### Instructions for the task
Looking at the listing below, retype exactly the lines starting at the one containing "assign bus_i.cfg_match = bus_cfg_match;" and ending at the one containing "assign bus_best_score = bus_i.best_score;", both included, and nothing else.

### The data
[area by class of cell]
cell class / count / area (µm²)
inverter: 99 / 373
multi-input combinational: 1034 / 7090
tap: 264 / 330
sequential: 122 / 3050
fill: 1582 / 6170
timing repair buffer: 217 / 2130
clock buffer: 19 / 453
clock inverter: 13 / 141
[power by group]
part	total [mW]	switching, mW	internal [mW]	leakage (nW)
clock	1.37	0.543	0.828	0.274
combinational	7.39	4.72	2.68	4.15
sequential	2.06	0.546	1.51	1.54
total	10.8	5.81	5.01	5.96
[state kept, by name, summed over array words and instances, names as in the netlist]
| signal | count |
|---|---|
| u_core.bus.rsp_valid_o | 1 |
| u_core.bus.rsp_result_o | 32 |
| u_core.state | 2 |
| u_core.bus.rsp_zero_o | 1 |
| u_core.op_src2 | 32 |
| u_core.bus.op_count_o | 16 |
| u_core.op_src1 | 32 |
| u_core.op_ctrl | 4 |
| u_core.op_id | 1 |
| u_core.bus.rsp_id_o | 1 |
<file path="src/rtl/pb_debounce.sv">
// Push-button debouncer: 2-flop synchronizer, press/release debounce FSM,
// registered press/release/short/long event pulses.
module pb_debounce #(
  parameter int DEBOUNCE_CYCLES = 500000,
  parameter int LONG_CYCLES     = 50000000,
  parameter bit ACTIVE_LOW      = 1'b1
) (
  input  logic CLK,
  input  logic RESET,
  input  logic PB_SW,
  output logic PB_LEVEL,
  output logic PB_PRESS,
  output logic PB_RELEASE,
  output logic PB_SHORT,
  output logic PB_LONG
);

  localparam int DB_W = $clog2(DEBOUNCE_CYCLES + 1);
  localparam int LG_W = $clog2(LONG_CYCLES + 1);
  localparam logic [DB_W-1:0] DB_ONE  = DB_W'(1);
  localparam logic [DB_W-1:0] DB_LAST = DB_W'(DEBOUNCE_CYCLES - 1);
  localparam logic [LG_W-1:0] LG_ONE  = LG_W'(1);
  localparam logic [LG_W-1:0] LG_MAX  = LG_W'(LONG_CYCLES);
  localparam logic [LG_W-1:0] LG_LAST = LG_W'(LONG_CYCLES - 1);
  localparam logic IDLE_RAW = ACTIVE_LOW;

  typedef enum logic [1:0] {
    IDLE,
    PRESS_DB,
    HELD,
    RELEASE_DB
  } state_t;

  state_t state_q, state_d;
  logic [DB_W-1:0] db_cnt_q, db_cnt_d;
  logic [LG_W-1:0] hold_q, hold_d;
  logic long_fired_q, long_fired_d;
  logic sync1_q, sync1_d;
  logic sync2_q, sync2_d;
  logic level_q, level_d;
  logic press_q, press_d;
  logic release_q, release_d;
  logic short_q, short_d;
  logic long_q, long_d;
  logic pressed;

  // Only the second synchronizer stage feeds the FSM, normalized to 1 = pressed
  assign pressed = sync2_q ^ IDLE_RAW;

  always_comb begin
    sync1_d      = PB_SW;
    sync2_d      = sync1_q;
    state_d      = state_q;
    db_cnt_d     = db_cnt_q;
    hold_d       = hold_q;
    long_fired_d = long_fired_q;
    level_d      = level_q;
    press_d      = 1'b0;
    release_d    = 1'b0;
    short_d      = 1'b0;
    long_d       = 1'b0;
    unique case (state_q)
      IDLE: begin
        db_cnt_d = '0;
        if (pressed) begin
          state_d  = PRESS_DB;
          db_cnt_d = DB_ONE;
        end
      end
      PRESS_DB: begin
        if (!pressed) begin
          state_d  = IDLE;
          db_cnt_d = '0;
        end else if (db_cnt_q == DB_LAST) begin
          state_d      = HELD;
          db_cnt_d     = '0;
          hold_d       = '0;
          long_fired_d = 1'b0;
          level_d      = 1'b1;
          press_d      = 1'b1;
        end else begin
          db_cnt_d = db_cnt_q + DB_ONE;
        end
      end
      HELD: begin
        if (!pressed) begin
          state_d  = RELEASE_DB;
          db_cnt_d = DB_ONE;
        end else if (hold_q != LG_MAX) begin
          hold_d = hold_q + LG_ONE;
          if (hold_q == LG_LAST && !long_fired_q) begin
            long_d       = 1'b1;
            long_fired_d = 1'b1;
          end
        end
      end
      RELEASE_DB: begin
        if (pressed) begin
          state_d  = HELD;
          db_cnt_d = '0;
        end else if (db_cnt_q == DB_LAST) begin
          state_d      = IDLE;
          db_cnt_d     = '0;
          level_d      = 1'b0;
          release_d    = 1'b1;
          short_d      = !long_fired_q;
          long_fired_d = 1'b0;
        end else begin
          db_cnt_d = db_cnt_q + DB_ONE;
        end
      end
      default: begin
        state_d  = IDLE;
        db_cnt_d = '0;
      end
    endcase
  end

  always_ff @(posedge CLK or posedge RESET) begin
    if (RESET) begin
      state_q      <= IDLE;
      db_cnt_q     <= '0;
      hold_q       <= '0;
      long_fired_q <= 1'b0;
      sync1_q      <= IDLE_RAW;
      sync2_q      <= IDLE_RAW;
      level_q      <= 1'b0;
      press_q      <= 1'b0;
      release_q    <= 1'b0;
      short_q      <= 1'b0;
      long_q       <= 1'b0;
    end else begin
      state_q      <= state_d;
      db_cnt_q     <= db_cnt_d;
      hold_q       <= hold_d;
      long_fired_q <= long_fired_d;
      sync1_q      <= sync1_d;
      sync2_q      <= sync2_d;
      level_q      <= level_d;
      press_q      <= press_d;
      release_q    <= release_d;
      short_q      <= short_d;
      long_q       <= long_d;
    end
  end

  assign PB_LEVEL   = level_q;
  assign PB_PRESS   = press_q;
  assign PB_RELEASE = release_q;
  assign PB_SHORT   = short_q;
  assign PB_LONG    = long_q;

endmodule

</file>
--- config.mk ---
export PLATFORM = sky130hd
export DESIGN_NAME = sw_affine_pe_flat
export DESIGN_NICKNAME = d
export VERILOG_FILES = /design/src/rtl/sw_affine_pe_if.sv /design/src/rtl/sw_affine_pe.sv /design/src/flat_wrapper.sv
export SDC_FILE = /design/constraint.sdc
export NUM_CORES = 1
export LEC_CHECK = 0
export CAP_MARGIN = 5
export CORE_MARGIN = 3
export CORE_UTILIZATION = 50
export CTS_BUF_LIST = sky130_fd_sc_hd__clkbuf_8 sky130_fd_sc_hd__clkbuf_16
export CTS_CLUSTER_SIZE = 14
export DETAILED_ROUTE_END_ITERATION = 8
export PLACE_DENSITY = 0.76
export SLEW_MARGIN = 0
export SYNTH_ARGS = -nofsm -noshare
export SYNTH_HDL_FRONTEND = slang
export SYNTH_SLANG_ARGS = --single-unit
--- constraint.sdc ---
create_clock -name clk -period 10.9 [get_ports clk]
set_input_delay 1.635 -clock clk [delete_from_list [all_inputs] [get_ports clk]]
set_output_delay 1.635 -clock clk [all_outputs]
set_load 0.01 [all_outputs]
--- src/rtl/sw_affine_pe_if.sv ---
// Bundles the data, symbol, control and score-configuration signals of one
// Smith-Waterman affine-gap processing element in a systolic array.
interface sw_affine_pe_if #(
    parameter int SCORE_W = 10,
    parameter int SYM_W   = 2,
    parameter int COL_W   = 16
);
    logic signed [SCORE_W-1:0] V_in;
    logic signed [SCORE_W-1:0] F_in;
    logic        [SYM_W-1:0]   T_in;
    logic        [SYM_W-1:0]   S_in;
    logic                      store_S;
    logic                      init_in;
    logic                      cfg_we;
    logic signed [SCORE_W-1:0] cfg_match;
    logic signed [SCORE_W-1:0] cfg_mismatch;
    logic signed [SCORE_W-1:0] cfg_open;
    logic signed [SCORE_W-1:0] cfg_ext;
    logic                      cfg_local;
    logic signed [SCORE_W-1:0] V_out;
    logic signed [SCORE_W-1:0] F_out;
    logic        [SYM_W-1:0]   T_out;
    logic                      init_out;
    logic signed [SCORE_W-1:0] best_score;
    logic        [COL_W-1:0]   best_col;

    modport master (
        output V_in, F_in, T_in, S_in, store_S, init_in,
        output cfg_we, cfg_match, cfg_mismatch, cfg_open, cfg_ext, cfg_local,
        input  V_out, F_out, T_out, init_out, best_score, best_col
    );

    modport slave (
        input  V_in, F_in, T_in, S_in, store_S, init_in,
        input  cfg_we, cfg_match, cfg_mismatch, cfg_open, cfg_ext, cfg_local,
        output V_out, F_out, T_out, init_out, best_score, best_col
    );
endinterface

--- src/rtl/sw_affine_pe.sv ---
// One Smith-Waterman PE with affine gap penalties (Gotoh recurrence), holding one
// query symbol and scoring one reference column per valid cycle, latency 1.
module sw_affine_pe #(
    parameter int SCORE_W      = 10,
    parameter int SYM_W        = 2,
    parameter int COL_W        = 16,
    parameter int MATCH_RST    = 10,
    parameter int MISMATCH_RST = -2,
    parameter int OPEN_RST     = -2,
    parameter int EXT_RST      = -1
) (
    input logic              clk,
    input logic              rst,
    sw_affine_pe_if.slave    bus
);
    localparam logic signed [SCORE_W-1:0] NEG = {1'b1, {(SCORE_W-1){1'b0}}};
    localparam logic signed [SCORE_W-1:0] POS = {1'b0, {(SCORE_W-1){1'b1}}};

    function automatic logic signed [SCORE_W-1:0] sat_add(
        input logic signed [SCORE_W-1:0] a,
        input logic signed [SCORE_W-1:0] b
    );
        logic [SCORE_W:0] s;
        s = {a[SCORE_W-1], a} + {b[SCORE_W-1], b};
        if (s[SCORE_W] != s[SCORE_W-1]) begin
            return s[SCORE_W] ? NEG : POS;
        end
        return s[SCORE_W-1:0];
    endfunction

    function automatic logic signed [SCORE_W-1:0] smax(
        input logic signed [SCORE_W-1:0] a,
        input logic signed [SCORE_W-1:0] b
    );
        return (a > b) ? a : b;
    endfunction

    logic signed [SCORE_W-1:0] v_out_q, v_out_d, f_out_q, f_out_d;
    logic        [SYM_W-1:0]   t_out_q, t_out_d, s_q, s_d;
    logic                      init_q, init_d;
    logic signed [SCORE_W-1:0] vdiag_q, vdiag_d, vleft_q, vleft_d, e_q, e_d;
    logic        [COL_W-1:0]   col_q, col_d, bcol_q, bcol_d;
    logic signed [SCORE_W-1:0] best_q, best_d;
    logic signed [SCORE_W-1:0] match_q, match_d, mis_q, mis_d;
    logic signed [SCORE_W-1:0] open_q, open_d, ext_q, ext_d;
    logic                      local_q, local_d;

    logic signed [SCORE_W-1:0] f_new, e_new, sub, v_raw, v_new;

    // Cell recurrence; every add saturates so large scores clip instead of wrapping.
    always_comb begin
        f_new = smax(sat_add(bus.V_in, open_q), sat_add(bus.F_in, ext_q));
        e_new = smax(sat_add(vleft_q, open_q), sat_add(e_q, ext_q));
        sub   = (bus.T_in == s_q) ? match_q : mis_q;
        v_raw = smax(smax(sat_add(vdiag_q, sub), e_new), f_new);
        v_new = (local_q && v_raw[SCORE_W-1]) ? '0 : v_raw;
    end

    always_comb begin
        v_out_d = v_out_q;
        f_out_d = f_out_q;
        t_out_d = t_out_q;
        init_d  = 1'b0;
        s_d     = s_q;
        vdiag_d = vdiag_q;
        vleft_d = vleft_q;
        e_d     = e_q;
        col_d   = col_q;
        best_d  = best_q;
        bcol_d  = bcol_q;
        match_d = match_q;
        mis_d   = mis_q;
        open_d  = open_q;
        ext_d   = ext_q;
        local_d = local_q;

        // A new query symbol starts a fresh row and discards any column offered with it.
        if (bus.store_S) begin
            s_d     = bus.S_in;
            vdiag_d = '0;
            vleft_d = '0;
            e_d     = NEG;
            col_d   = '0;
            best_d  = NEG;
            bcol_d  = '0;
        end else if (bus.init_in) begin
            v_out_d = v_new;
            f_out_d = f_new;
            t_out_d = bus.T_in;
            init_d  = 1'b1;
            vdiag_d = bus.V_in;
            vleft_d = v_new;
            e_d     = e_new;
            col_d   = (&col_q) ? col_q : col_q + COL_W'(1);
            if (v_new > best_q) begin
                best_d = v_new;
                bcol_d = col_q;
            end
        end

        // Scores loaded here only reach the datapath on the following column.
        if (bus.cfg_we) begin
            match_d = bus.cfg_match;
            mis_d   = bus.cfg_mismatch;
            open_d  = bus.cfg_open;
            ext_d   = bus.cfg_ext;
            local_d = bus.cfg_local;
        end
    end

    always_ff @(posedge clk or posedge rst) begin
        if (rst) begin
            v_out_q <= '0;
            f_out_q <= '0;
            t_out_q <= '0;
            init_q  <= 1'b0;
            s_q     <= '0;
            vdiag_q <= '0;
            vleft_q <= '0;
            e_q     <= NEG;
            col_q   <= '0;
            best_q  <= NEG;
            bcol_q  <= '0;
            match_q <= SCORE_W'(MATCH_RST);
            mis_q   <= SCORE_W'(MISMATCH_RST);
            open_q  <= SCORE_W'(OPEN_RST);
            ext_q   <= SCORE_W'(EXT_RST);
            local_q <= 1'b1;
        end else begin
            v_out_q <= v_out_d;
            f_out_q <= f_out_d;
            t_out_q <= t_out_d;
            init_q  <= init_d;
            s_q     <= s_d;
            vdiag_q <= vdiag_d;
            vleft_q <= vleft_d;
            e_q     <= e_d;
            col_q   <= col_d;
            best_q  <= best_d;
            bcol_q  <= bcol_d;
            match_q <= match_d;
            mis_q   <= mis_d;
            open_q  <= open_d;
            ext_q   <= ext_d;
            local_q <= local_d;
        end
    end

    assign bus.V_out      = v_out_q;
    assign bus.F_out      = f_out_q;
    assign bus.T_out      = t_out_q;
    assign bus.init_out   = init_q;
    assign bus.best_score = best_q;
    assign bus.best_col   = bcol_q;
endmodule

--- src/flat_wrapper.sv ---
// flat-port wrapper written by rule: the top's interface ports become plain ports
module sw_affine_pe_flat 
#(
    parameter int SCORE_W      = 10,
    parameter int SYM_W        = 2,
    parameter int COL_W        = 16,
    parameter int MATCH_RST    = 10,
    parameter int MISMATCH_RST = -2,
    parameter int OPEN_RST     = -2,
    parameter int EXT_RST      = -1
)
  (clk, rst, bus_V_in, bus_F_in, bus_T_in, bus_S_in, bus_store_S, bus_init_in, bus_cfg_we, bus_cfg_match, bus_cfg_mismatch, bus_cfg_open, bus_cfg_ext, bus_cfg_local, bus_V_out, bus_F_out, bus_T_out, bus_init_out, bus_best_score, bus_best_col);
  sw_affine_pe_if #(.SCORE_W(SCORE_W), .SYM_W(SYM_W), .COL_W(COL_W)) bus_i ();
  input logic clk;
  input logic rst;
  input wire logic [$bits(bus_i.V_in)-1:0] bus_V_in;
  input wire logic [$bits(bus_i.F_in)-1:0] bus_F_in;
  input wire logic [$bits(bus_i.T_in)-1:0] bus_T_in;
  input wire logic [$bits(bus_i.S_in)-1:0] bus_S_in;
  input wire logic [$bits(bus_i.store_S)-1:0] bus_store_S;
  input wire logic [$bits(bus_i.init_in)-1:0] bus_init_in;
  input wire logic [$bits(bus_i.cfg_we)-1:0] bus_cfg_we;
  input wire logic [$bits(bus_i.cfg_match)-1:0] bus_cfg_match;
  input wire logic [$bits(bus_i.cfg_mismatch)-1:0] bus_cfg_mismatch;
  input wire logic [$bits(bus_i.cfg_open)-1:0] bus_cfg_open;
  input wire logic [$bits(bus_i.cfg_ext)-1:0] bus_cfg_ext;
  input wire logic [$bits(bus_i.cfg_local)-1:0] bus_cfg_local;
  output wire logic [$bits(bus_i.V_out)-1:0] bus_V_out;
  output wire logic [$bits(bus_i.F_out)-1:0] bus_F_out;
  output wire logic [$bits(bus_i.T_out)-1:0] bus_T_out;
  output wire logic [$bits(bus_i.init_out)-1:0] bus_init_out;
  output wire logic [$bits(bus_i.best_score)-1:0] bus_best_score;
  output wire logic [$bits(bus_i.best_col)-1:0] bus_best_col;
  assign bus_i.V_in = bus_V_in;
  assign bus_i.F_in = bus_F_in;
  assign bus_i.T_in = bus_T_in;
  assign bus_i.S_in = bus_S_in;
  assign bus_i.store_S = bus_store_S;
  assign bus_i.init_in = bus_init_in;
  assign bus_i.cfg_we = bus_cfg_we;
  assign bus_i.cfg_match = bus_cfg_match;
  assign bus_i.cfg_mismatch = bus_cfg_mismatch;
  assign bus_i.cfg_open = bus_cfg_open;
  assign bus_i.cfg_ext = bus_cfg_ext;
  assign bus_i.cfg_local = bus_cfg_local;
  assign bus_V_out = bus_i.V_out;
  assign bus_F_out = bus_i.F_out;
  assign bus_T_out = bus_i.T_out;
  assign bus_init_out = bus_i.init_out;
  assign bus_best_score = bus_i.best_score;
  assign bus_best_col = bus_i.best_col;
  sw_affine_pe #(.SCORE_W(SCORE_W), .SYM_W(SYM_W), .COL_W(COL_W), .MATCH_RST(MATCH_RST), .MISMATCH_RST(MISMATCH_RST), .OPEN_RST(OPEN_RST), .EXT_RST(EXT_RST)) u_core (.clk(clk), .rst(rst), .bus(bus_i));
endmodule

### Output of the exercise
  assign bus_i.cfg_match = bus_cfg_match;
  assign bus_i.cfg_mismatch = bus_cfg_mismatch;
  assign bus_i.cfg_open = bus_cfg_open;
  assign bus_i.cfg_ext = bus_cfg_ext;
  assign bus_i.cfg_local = bus_cfg_local;
  assign bus_V_out = bus_i.V_out;
  assign bus_F_out = bus_i.F_out;
  assign bus_T_out = bus_i.T_out;
  assign bus_init_out = bus_i.init_out;
  assign bus_best_score = bus_i.best_score;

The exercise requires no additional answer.